▸ TASK INPUTS:
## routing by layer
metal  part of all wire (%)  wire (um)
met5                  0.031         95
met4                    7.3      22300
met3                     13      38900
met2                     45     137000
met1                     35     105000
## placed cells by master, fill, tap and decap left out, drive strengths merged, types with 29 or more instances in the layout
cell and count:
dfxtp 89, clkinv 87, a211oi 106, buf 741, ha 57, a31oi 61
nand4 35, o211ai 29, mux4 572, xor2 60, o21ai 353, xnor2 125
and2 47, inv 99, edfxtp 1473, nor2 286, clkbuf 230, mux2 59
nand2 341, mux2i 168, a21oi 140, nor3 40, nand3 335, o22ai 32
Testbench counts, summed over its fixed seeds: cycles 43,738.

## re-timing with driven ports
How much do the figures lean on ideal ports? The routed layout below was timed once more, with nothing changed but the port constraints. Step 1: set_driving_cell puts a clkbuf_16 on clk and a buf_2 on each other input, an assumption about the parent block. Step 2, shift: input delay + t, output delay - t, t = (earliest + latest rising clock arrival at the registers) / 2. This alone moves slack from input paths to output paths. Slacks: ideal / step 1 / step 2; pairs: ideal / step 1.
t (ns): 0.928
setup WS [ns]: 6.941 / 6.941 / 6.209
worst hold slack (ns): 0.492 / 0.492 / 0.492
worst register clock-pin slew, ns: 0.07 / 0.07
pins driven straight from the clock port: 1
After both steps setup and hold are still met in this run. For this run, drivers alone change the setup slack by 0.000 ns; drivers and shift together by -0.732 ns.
This is an optimization exercise on Yosys and OpenROAD, whose aim is small area, a short achievable clock period and few clock cycles, not a production implementation. For this run, only the layout was checked, not whether the RTL still works. No activity file was given, so power comes from the tool's default toggle rates.

`flow/run.sh`:
```
#!/bin/bash
# synth_recipe.tcl (not shown) runs the flow's synth.tcl, then flattens the netlist and writes it again
# the make line also repeats each setting of config.mk as NAME=value (left out here)
make -C /OpenROAD-flow-scripts/flow DESIGN_CONFIG=/design/flow/config.mk WORK_HOME=/design/flow/orfs CLKGATE_MAP_FILE= SYNTH_SCRIPT=/design/flow/synth_recipe.tcl finish
```
`flow/config.mk`:
```
export PLATFORM = sky130hd
export DESIGN_NAME = qm_top
export DESIGN_NICKNAME = qm_top
export VERILOG_FILES = /design/flow/design.v
export SDC_FILE = /design/flow/constraint.sdc
export NUM_CORES = 8
export LEC_CHECK = 0
export CAP_MARGIN = 30
export CORE_MARGIN = 2
export CORE_UTILIZATION = 40
export SLEW_MARGIN = 20
```
`flow/constraint.sdc`:
```
create_clock -name core_clock -period 12.0 [get_ports {clk}]
set_input_delay 2.4000 -clock core_clock [delete_from_list [all_inputs] [get_ports {clk}]]
set_output_delay 2.4000 -clock core_clock [all_outputs]
set_load 0.01 [all_outputs]
```
This is an optimization exercise on Yosys and OpenROAD, whose aim is small area, not a production implementation.
In this exercise RTL edits were held to simulation tests only and were not proved equivalent to the original.
Power is estimated from default activity; no workload was simulated.

[design/flow/design.v]
`default_nettype none
package mips_id_pkg;
   localparam int NB_WORD   = 32;
   localparam int NB_REG    = 5;
   localparam int NB_FIELD  = 6;    
   localparam int NB_IMM    = 16;
   localparam int NB_INDEX  = 26;
   localparam int NB_SHAMT  = 5;
   localparam int SHAMT_LSB = 6;
   localparam int N_REGS    = 32;
   typedef logic [NB_WORD-1:0]  word_t;
   typedef logic [NB_REG-1:0]   reg_num_t;
   typedef logic [NB_FIELD-1:0] opcode_t;
   typedef logic [NB_FIELD-1:0] funct_t;
   localparam opcode_t OP_SPECIAL = 6'd0;
   localparam opcode_t OP_J       = 6'd2;
   localparam opcode_t OP_JAL     = 6'd3;
   localparam opcode_t OP_BEQ     = 6'd4;
   localparam opcode_t OP_BNE     = 6'd5;
   localparam opcode_t OP_ADDI    = 6'd8;
   localparam opcode_t OP_SLTI    = 6'd10;
   localparam opcode_t OP_ANDI    = 6'd12;
   localparam opcode_t OP_ORI     = 6'd13;
   localparam opcode_t OP_XORI    = 6'd14;
   localparam opcode_t OP_LUI     = 6'd15;
   localparam opcode_t OP_LW      = 6'd35;
   localparam opcode_t OP_SW      = 6'd43;
   localparam funct_t FN_SLL  = 6'd0;
   localparam funct_t FN_SRL  = 6'd2;
   localparam funct_t FN_SRA  = 6'd3;
   localparam funct_t FN_JR   = 6'd8;
   localparam funct_t FN_JALR = 6'd9;
   typedef enum logic [3:0] {
      ALU_NONE = 4'd0,
      ALU_ADD  = 4'd1,
      ALU_SLT  = 4'd2,
      ALU_AND  = 4'd3,
      ALU_OR   = 4'd4,
      ALU_XOR  = 4'd5,
      ALU_LUI  = 4'd6,
      ALU_FUNC = 4'd7,    
      ALU_LINK = 4'd8     
   } alu_op_e;
   typedef enum logic [1:0] {A_PC, A_RS, A_SHAMT, A_NONE} src_a_e;
   typedef enum logic {B_RT, B_IMM} src_b_e;
   typedef enum logic [1:0] {DEST_RD, DEST_RT, DEST_R31} dest_sel_e;
   typedef enum logic [1:0] {EXT_INDEX, EXT_SIGN, EXT_ZERO, EXT_SHAMT} ext_kind_e;
   typedef struct packed {
      alu_op_e   alu_op;
      src_a_e    src_a;
      src_b_e    src_b;
      dest_sel_e dest_sel;
      logic      mem_read;
      logic      mem_write;
   } idex_ctrl_t;
   typedef struct packed {
      word_t    pc;
      word_t    rs_val;
      word_t    rt_val;
      word_t    imm;
      funct_t   funct;
      reg_num_t rt_num;
      reg_num_t rd_num;
   } idex_data_t;
   typedef struct packed {
      logic  jump;
      logic  branch_taken;
      word_t jump_addr;
      word_t branch_addr;
   } redirect_t;
endpackage
`default_nettype wire
`timescale 1ns/1ns
`default_nettype none
import mips_id_pkg::*;
module id_control (
   input  mips_id_pkg::opcode_t    i_opcode,
   input  mips_id_pkg::funct_t     i_funct,
   input  wire             i_instr_valid,
   input  wire             i_idex_ready,
   input  wire             i_idex_valid,
   output logic            o_instr_ready,
   output logic            o_accept,
   output mips_id_pkg::ext_kind_e       o_ext_kind,
   output mips_id_pkg::idex_ctrl_t      o_ctrl,
   output logic            o_is_branch,
   output logic            o_is_bne,
   output logic            o_is_jump_reg,
   output logic            o_jump
);
   logic dec_branch;    
   logic dec_bne;
   logic dec_jump;      
   assign o_instr_ready = !i_idex_valid || i_idex_ready;
   assign o_accept      = i_instr_valid && o_instr_ready;
   always_comb begin
      o_ext_kind       = EXT_SIGN;
      o_ctrl.alu_op    = ALU_NONE;
      o_ctrl.src_a     = A_NONE;
      o_ctrl.src_b     = B_IMM;
      o_ctrl.dest_sel  = DEST_RD;
      o_ctrl.mem_read  = 1'b0;
      o_ctrl.mem_write = 1'b0;
      dec_branch       = 1'b0;
      dec_bne          = 1'b0;
      dec_jump         = 1'b0;
      o_is_jump_reg    = 1'b0;
      case (i_opcode)
         OP_J: begin
            o_ext_kind = EXT_INDEX;
            dec_jump   = 1'b1;
         end
         OP_JAL: begin
            o_ext_kind      = EXT_INDEX;
            o_ctrl.alu_op   = ALU_LINK;
            o_ctrl.src_a    = A_PC;
            o_ctrl.dest_sel = DEST_R31;    
            dec_jump        = 1'b1;
         end
         OP_BEQ: dec_branch = 1'b1;
         OP_BNE: begin
            dec_branch = 1'b1;
            dec_bne    = 1'b1;
         end
         OP_ADDI, OP_SLTI, OP_LW, OP_SW: begin
            o_ctrl.alu_op    = (i_opcode == OP_SLTI) ? ALU_SLT : ALU_ADD;
            o_ctrl.src_a     = A_RS;
            o_ctrl.dest_sel  = DEST_RT;
            o_ctrl.mem_read  = (i_opcode == OP_LW);
            o_ctrl.mem_write = (i_opcode == OP_SW);    
         end
         OP_ANDI, OP_ORI, OP_XORI: begin
            o_ext_kind      = EXT_ZERO;
            o_ctrl.src_a    = A_RS;
            o_ctrl.dest_sel = DEST_RT;
            case (i_opcode)
               OP_ANDI: o_ctrl.alu_op = ALU_AND;
               OP_ORI:  o_ctrl.alu_op = ALU_OR;
               default: o_ctrl.alu_op = ALU_XOR;
            endcase
         end
         OP_LUI: begin
            o_ext_kind      = EXT_ZERO;
            o_ctrl.alu_op   = ALU_LUI;
            o_ctrl.dest_sel = DEST_RT;
         end
         OP_SPECIAL: begin
            o_ext_kind    = EXT_SHAMT;
            o_ctrl.alu_op = ALU_FUNC;
            o_ctrl.src_b  = B_RT;
            case (i_funct)
               FN_JALR:                o_ctrl.src_a = A_PC;
               FN_SLL, FN_SRL, FN_SRA: o_ctrl.src_a = A_SHAMT;
               default:                o_ctrl.src_a = A_RS;
            endcase
            o_is_jump_reg = (i_funct == FN_JR) || (i_funct == FN_JALR);
            dec_jump      = o_is_jump_reg;
         end
         default: ;
      endcase
   end
   assign o_jump      = o_accept && dec_jump;
   assign o_is_branch = o_accept && dec_branch;
   assign o_is_bne    = o_accept && dec_bne;
endmodule
`default_nettype wire
`timescale 1ns/1ns
`default_nettype none
import mips_id_pkg::*;
module id_regfile (
   input  wire        i_clk,
   input  wire        i_rst,
   input  mips_id_pkg::reg_num_t i_rs_num,
   input  mips_id_pkg::reg_num_t i_rt_num,
   input  wire        i_wr_en,
   input  mips_id_pkg::reg_num_t i_wr_num,
   input  mips_id_pkg::word_t i_wr_data,
   output mips_id_pkg::word_t      o_rs_val,
   output mips_id_pkg::word_t      o_rt_val,
   output logic       o_equal
);
   mips_id_pkg::word_t regs [0:N_REGS-1];
   always_ff @(posedge i_clk) begin
      if (i_rst) begin
         for (int i = 0; i < N_REGS; i++) begin
            regs[i] <= '0;
         end
      end else if (i_wr_en && (i_wr_num != '0)) begin    
         regs[i_wr_num] <= i_wr_data;
      end
   end
   assign o_rs_val = (i_rs_num == '0) ? '0 : regs[i_rs_num];
   assign o_rt_val = (i_rt_num == '0) ? '0 : regs[i_rt_num];
   assign o_equal = (o_rs_val == o_rt_val);    
endmodule
`default_nettype wire
`timescale 1ns/1ns
`default_nettype none
import mips_id_pkg::*;
module id_imm_extend (
   input  mips_id_pkg::word_t     i_instr,
   input  mips_id_pkg::ext_kind_e i_kind,
   output mips_id_pkg::word_t          o_imm
);
   logic [NB_IMM-1:0]   imm16;
   logic [NB_INDEX-1:0] index;
   logic [NB_SHAMT-1:0] shamt;
   assign imm16 = i_instr[NB_IMM-1:0];
   assign index = i_instr[NB_INDEX-1:0];
   assign shamt = i_instr[SHAMT_LSB+NB_SHAMT-1:SHAMT_LSB];    
   always_comb begin
      case (i_kind)
         EXT_INDEX: o_imm = {{(NB_WORD-NB_INDEX){1'b0}}, index};
         EXT_SIGN:  o_imm = {{(NB_WORD-NB_IMM){imm16[NB_IMM-1]}}, imm16};
         EXT_ZERO:  o_imm = {{(NB_WORD-NB_IMM){1'b0}}, imm16};
         default:   o_imm = {{(NB_WORD-NB_SHAMT){1'b0}}, shamt};
      endcase
   end
endmodule
`default_nettype wire
`timescale 1ns/1ns
`default_nettype none
import mips_id_pkg::*;
module id_branch_unit (
   input  mips_id_pkg::word_t i_pc,
   input  mips_id_pkg::word_t i_imm,
   input  mips_id_pkg::word_t i_rs_val,
   input  wire        i_equal,
   input  wire        i_is_branch,
   input  wire        i_is_bne,
   input  wire        i_is_jump_reg,
   input  wire        i_jump,
   output mips_id_pkg::redirect_t  o_redirect
);
   mips_id_pkg::word_t branch_target;
   mips_id_pkg::word_t jump_target;
   assign branch_target = i_pc + (i_imm << 2);
   assign jump_target = i_is_jump_reg ? i_rs_val
                      : {i_pc[NB_WORD-1:NB_INDEX+2], i_imm[NB_INDEX-1:0], 2'b00};
   always_comb begin
      o_redirect.jump         = i_jump;
      o_redirect.branch_taken = i_is_branch && (i_equal != i_is_bne);
      o_redirect.jump_addr    = i_jump ? jump_target : '0;
      o_redirect.branch_addr  = i_is_branch ? branch_target : '0;
   end
endmodule
`default_nettype wire
`timescale 1ns/1ns
`default_nettype none
import mips_id_pkg::*;
module id_ex_register (
   input  wire             i_clk,
   input  wire             i_rst,
   input  wire             i_load,
   input  wire             i_idex_ready,
   input  mips_id_pkg::idex_data_t i_data,
   input  mips_id_pkg::idex_ctrl_t i_ctrl,
   output logic            o_valid,
   output mips_id_pkg::idex_data_t      o_data,
   output mips_id_pkg::idex_ctrl_t      o_ctrl
);
   always_ff @(posedge i_clk) begin
      if (i_rst) begin
         o_valid <= 1'b0;
      end else if (i_load) begin
         o_valid <= 1'b1;
      end else if (o_valid && i_idex_ready) begin    
         o_valid <= 1'b0;
      end
   end
   always_ff @(posedge i_clk) begin
      if (i_rst) begin
         o_data <= '0;
         o_ctrl <= '0;
      end else if (i_load) begin
         o_data <= i_data;
         o_ctrl <= i_ctrl;
      end
   end
endmodule
`default_nettype wire
`timescale 1ns/1ns
`default_nettype none
import mips_id_pkg::*;
module id_stage (
   input  wire             i_clk,
   input  wire             i_rst,
   input  wire             i_instr_valid,
   output logic            o_instr_ready,
   input  mips_id_pkg::word_t      i_pc,
   input  mips_id_pkg::word_t      i_instr,
   input  wire             i_wb_we,
   input  mips_id_pkg::reg_num_t   i_wb_addr,
   input  mips_id_pkg::word_t      i_wb_data,
   output logic            o_idex_valid,
   input  wire             i_idex_ready,
   output mips_id_pkg::idex_data_t      o_idex_data,
   output mips_id_pkg::idex_ctrl_t      o_idex_ctrl,
   output mips_id_pkg::redirect_t       o_redirect
);
   mips_id_pkg::opcode_t  opcode;
   mips_id_pkg::funct_t   funct;
   mips_id_pkg::reg_num_t rs_num;
   mips_id_pkg::reg_num_t rt_num;
   mips_id_pkg::reg_num_t rd_num;
   assign opcode = i_instr[31:26];
   assign rs_num = i_instr[25:21];
   assign rt_num = i_instr[20:16];
   assign rd_num = i_instr[15:11];
   assign funct  = i_instr[5:0];
   logic       accept;
   mips_id_pkg::ext_kind_e  ext_kind;
   mips_id_pkg::idex_ctrl_t ctrl;
   logic       is_branch;
   logic       is_bne;
   logic       is_jump_reg;
   logic       jump;
   mips_id_pkg::word_t      rs_val;
   mips_id_pkg::word_t      rt_val;
   logic       equal;
   mips_id_pkg::word_t      imm;
   mips_id_pkg::idex_data_t idex_next;
   id_control u_control (
      .i_opcode      (opcode),
      .i_funct       (funct),
      .i_instr_valid (i_instr_valid),
      .i_idex_ready  (i_idex_ready),
      .i_idex_valid  (o_idex_valid),
      .o_instr_ready (o_instr_ready),
      .o_accept      (accept),
      .o_ext_kind    (ext_kind),
      .o_ctrl        (ctrl),
      .o_is_branch   (is_branch),
      .o_is_bne      (is_bne),
      .o_is_jump_reg (is_jump_reg),
      .o_jump        (jump)
   );
   id_regfile u_regfile (
      .i_clk     (i_clk),
      .i_rst     (i_rst),
      .i_rs_num  (rs_num),
      .i_rt_num  (rt_num),
      .i_wr_en   (i_wb_we),
      .i_wr_num  (i_wb_addr),
      .i_wr_data (i_wb_data),
      .o_rs_val  (rs_val),
      .o_rt_val  (rt_val),
      .o_equal   (equal)
   );
   id_imm_extend u_imm_extend (
      .i_instr (i_instr),
      .i_kind  (ext_kind),
      .o_imm   (imm)
   );
   id_branch_unit u_branch_unit (
      .i_pc          (i_pc),
      .i_imm         (imm),
      .i_rs_val      (rs_val),
      .i_equal       (equal),
      .i_is_branch   (is_branch),
      .i_is_bne      (is_bne),
      .i_is_jump_reg (is_jump_reg),
      .i_jump        (jump),
      .o_redirect    (o_redirect)
   );
   assign idex_next = {i_pc, rs_val, rt_val, imm, funct, rt_num, rd_num};
   id_ex_register u_id_ex_register (
      .i_clk        (i_clk),
      .i_rst        (i_rst),
      .i_load       (accept),
      .i_idex_ready (i_idex_ready),
      .i_data       (idex_next),
      .i_ctrl       (ctrl),
      .o_valid      (o_idex_valid),
      .o_data       (o_idex_data),
      .o_ctrl       (o_idex_ctrl)
   );
endmodule
`default_nettype wire
[design/flow/run.sh]
#!/bin/bash
# synth_recipe.tcl (not shown) runs the flow's synth.tcl, then flattens the netlist and writes it again
# the make line also repeats each setting of config.mk as NAME=value (left out here)
make -C /OpenROAD-flow-scripts/flow DESIGN_CONFIG=/design/flow/config.mk WORK_HOME=/design/flow/orfs CLKGATE_MAP_FILE= SYNTH_SCRIPT=/design/flow/synth_recipe.tcl finish
[design/flow/config.mk]
export PLATFORM = sky130hd
export DESIGN_NAME = id_stage
export DESIGN_NICKNAME = id_stage
export VERILOG_FILES = /design/flow/design.v
export SDC_FILE = /design/flow/constraint.sdc
export NUM_CORES = 4
export LEC_CHECK = 0
export CAP_MARGIN = 20
export CORE_MARGIN = 2
export CORE_UTILIZATION = 45
export SLEW_MARGIN = 20
[design/flow/constraint.sdc]
create_clock -name core_clock -period 9.0 [get_ports {i_clk}]
set_input_delay 1.8000 -clock core_clock [delete_from_list [all_inputs] [get_ports {i_clk}]]
set_output_delay 1.8000 -clock core_clock [all_outputs]
set_load 0.01 [all_outputs]
==> flow_summary.ini <==
[place]
io_buffers = 328
place.gp.congestion = 0.9292
place_area_mm2 = 0.06770
dp_hpwl_um = 146900
dp.cells = 6520

[yosys]
syn_area_mm2 = 0.06251
synth-seq-cells = 1175
ys_warn_count = 5
synth_area_leaders = edfxtp_1 (49%), mux4_2 (15%), and2_1 (10%), dfxtp_1 (4.8%), clkbuf_1 (1.9%)
yosysTopAreaCell = edfxtp_1
synth_edf_count = 1024
async_reset_ff_share_pct = 0
syn_inst = 4635
synth_flop_cell = edfxtp_1
syn_avg_cell_area_um2 = 13.49
synth_cell_types = 75
yosysTopAreaCellShare_pct = 49.19
ys_seq_area_share_pct = 54.03

[clock_tree]
h-tree-depth = 4
tritoncts = built
clkLatencyLatePin_ns = 0.79
cts.sinks = 1175
cts_buffer_depth = 3
cts_inserted_buffers = 134
root_buffer = clkbuf_16
holdBufCountCts = 0
cts-resized-gates = 0
clk_pin_slew_ns = 0.06
cts_setup_buffers = 0

[worst_setup_path]
r2r_slack_ns = 6.39
crit_type = input port to primary output
critPathCaptureType = primary output
startpoint_type = input port
critPathArrivalTime_ns = 6.77
crit_fanout = 10
cpMostUsedCell = clkdlybuf4s50_1
slowest_delay_ns = 0.67
cp.required_ns = 7.20
cp_slowest_cell = or4_1
cp_cell_sequence = clkdlybuf4s50_1 -> or4_1 -> nor2_4 -> mux2i_2 -> inv_1 -> ha_1 -> a21o_1 -> a211oi_1 -> o21a_1 -> o22ai_1 -> a221oi_2 -> o31ai_2 -> a21oi_1 -> a311oi_1 -> xnor2_1 -> nor2_1 -> clkdlybuf4s50_1

[grt]
grt-ovfl-total = 0
grt_pass1_vias = 41360
grt_first_pass_wirelength_um = 314800
grt_max_degree = 91
grt_use_total_pct = 31.37
antenna_found_initial = 35

[timing]
rsz0062_at_grt = false
finalHoldViolations = 0
slew_viol_final = 0
period_minus_slack_ns = 8.574
max-slew-margin-rel_pct = 22.18
tns_ns = 0
clock_skew_ns = 0.02186
setup_viol = 0
worstMarginPinSlew_ns = 1.167
max_freq_mhz = 116.6
period_share_pct = 95.26

[die]
rows = 136
coreArea_mm2 = 0.1377
initial_core_util_pct = 45.41
ioPinCount = 329
dieArea_mm2 = 0.1419
die_height_um = 376.7
die_w_um = 376.7

[layout]
syn2layout_area_growth_pct = 15.01
post-route-cell-area_mm2 = 0.07190
nets = 4998
fin_util_pct = 52.23
fin_cells = 6776
layout-drive-gt1-share_pct = 20.02

[outcome]
status = finished clean

[routing]
vias = 42780
drt_iter0_drc = 5315
drt_wl_total_um = 224100
ant_nets = 0
drtPass1Iterations = 6
wire_per_inst_um = 33.08
drc = 0
avgViaCountPerCell = 6.313

[flow_run]
maxCapViolCount = 0

[power]
leakage_nw = 25.41
power_density_mw_per_mm2 = 190.6
p_total_mw = 13.71
ir_drop_mv = 0.1994

[min_path]
hold_class = flop to flop
## metal layers
metal  part of all wire [%]  wire [µm]  GRT usage (%)
met3                     11      25770          8.292
met5                  0.044         99              0
met1                     39      87840          42.99
met4                    3.9       8646          12.09
met2                     45     101800          47.82
## cell usage after synthesis (45+ instances only)
cell type	number
mux4_2	412
a21oi_1	198
a211oi_1	45
and2_1	1006
edfxtp_1	1024
nor2_1	184
buf_2	53
nand3_1	55
clkbuf_1	317
nand2_1	301
a22oi_1	68
mux2i_1	117
dfxtp_1	151
mux2_2	75
## power by group
| group | switching [mW] | leakage [nW] | internal, mW |
|---|---|---|---|
| Clock | 2.29 | 2.07 | 3.10 |
| Sequential | 0.153 | 11.0 | 6.23 |
| Combinational | 1.16 | 12.4 | 0.779 |
## worst max-delay path, delay by kind of cell
| family | cells | cell delay, ns |
|---|---|---|
| AOI/OAI and AO/OA | 8 | 1.86 |
| xor gates and xnor gates | 1 | 0.15 |
| adders and majority gates | 1 | 0.29 |
| buffers and inverters | 3 | 1.19 |
| muxes | 1 | 0.40 |
| and+or+nand+nor | 3 | 1.06 |
## cells in the final DEF (no fill, tap or decap), types with 20 or more instances in the layout
cell,count
edfxtp_1,1024
and2_1,1004
mux4_2,412
nand2_1,300
clkdlybuf4s50_1,295
a21oi_1,198
buf_4,171
nor2_1,152
dfxtp_1,151
clkbuf_16,140
mux2i_1,116
mux2_2,75
a22oi_1,68
nand3_1,55
a211oi_1,45
mux4_1,37
clkbuf_1,34
or2_2,32
o221ai_1,32
nor2_2,32
a22o_1,32
conb_1,32
nand2b_1,31
xor2_1,29
ha_1,29
inv_1,27
xnor2_1,27
and3_1,26
buf_2,26
a211o_1,25
a221oi_1,25
buf_12,24
o211ai_1,23
clkinv_1,20
## cell families after synthesis
| kind of cell | after synthesis | share of synthesized area [%] |
|---|---|---|
| xor gates and xnor gates | 56 | 0.7846 |
| DFF | 1175 | 54.03 |
| muxes | 641 | 19.62 |
| buffers and inverters | 489 | 3.903 |
| other | 1 | 0.005999 |
| AOI/OAI and AO/OA | 534 | 5.919 |
| adders and majority gates | 30 | 0.6125 |
| and+or+nand+nor | 1709 | 15.13 |
## cell type report
| cell class | count | area (µm²) |
|---|---|---|
| tap | 1794 | 2245 |
| sequential | 1175 | 33770 |
| multi-input combinational | 3002 | 26570 |
| timing repair buffer | 522 | 4932 |
| clock inverter | 58 | 521.8 |
| clock buffer | 180 | 3714 |
| fill | 11660 | 65770 |
| inverter | 27 | 101.3 |
| antenna | 18 | 45.04 |
## flip-flops by register name (all words and copies together), names as in the netlist
| register | cells |
|---|---|
| u_id_ex_register.o_ctrl | 11 |
| u_id_ex_register.o_data | 139 |
| u_id_ex_register.o_valid | 1 |
| u_regfile.regs | 1024 |
## through the flow
stage	hold slack (ns)	setup slack [ns]
after floorplan	0.4762	1.747
after global placement	0.4409	0.1732
after global routing	0.4649	0.07395
after CTS	0.4541	0.1551
after detailed placement	0.4461	0.1576
final	0.4524	0.4265
## worst paths after layout
kind,cells past startpoint,from,end
max reg2reg,7,u_regfile.regs[11][23]$_SDFFCE_PN0P_,u_id_ex_register.o_data[71]$_SDFFE_PP0P_
max,17,i_instr[27],o_redirect[31]
min reg2reg,2,u_id_ex_register.o_data[92]$_SDFFE_PP0P_,u_id_ex_register.o_data[92]$_SDFFE_PP0P_
min,2,u_id_ex_register.o_data[92]$_SDFFE_PP0P_,u_id_ex_register.o_data[92]$_SDFFE_PP0P_

-- separate check: timing with driven ports --
The flow's constraints put no driver on any port. The routed layout listed below was extracted and timed again, unchanged, in two steps. Step 1 sets driving cells, clkbuf_16 on the clock port and buf_2 on the other inputs (assumed; they add their load-dependent delay and slew). Step 2 also shifts input and output timing later by t, the mid clock arrival at the registers, as if the neighbouring blocks saw the same clock. Slacks: no drivers / after step 1 / after step 2; pairs: no drivers / after step 1.
shift t [ns]: 0.853
slack for setup (ns): 0.426 / 0.395 / 0.395
worst setup path after step 2: input to output
After both steps setup and hold are still met in this run. For this run, drivers alone change the setup slack by -0.031 ns; drivers and shift together by -0.031 ns.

▸ GOAL OF THE EXERCISE: Copy out word for word each line of the listing, from the very first line down to the line containing "by -0.732 ns.", and stop after that line.

▸ RESULT FOR THIS TASK:
## routing by layer
metal  part of all wire (%)  wire (um)
met5                  0.031         95
met4                    7.3      22300
met3                     13      38900
met2                     45     137000
met1                     35     105000
## placed cells by master, fill, tap and decap left out, drive strengths merged, types with 29 or more instances in the layout
cell and count:
dfxtp 89, clkinv 87, a211oi 106, buf 741, ha 57, a31oi 61
nand4 35, o211ai 29, mux4 572, xor2 60, o21ai 353, xnor2 125
and2 47, inv 99, edfxtp 1473, nor2 286, clkbuf 230, mux2 59
nand2 341, mux2i 168, a21oi 140, nor3 40, nand3 335, o22ai 32
Testbench counts, summed over its fixed seeds: cycles 43,738.

## re-timing with driven ports
How much do the figures lean on ideal ports? The routed layout below was timed once more, with nothing changed but the port constraints. Step 1: set_driving_cell puts a clkbuf_16 on clk and a buf_2 on each other input, an assumption about the parent block. Step 2, shift: input delay + t, output delay - t, t = (earliest + latest rising clock arrival at the registers) / 2. This alone moves slack from input paths to output paths. Slacks: ideal / step 1 / step 2; pairs: ideal / step 1.
t (ns): 0.928
setup WS [ns]: 6.941 / 6.941 / 6.209
worst hold slack (ns): 0.492 / 0.492 / 0.492
worst register clock-pin slew, ns: 0.07 / 0.07
pins driven straight from the clock port: 1
After both steps setup and hold are still met in this run. For this run, drivers alone change the setup slack by 0.000 ns; drivers and shift together by -0.732 ns.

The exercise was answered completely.